- **Input data**:
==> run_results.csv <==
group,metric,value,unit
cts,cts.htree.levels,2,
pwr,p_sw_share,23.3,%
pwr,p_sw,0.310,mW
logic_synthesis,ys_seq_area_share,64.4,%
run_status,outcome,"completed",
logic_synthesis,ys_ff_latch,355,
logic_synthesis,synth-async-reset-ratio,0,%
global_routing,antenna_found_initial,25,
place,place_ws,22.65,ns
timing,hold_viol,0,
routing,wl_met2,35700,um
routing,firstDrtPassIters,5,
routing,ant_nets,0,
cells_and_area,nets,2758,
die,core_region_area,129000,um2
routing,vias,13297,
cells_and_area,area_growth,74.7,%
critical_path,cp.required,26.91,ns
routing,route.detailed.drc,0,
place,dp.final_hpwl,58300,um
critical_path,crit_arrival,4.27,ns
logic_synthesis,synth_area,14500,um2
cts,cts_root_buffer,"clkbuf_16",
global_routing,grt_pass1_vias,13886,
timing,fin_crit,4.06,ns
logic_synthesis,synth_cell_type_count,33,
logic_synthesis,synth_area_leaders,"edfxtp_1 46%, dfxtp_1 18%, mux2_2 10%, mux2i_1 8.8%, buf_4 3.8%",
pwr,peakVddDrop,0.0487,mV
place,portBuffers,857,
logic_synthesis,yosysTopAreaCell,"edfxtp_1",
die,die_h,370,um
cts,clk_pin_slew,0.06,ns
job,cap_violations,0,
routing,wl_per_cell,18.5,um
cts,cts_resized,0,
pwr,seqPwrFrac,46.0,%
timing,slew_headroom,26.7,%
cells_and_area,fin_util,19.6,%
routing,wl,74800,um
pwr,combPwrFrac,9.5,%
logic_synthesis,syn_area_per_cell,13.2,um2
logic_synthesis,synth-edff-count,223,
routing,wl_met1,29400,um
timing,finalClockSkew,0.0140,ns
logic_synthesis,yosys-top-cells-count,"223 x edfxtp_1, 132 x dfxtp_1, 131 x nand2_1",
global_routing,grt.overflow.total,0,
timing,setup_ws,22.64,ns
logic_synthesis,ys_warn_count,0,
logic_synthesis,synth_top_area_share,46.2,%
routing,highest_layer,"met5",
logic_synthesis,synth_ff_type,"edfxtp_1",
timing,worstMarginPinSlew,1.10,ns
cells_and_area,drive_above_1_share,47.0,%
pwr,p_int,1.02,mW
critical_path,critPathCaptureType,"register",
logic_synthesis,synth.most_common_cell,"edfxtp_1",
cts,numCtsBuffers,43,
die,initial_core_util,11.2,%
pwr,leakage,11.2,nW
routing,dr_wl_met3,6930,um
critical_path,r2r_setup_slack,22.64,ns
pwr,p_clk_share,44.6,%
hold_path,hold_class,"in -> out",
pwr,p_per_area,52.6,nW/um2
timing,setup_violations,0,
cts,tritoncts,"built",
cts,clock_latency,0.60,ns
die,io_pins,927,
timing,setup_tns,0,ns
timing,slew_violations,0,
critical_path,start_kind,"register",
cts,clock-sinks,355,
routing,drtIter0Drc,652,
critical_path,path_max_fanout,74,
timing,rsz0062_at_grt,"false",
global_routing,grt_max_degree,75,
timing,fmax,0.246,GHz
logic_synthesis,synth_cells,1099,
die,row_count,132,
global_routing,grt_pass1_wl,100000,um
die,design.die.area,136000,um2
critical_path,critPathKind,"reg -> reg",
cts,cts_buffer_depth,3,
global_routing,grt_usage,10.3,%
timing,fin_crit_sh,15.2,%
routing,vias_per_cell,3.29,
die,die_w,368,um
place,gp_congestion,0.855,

- **Exercise details**:
Across all the entries above, how many lines hold the word "timing"? Answer with the number only.

- **Written answer**:
12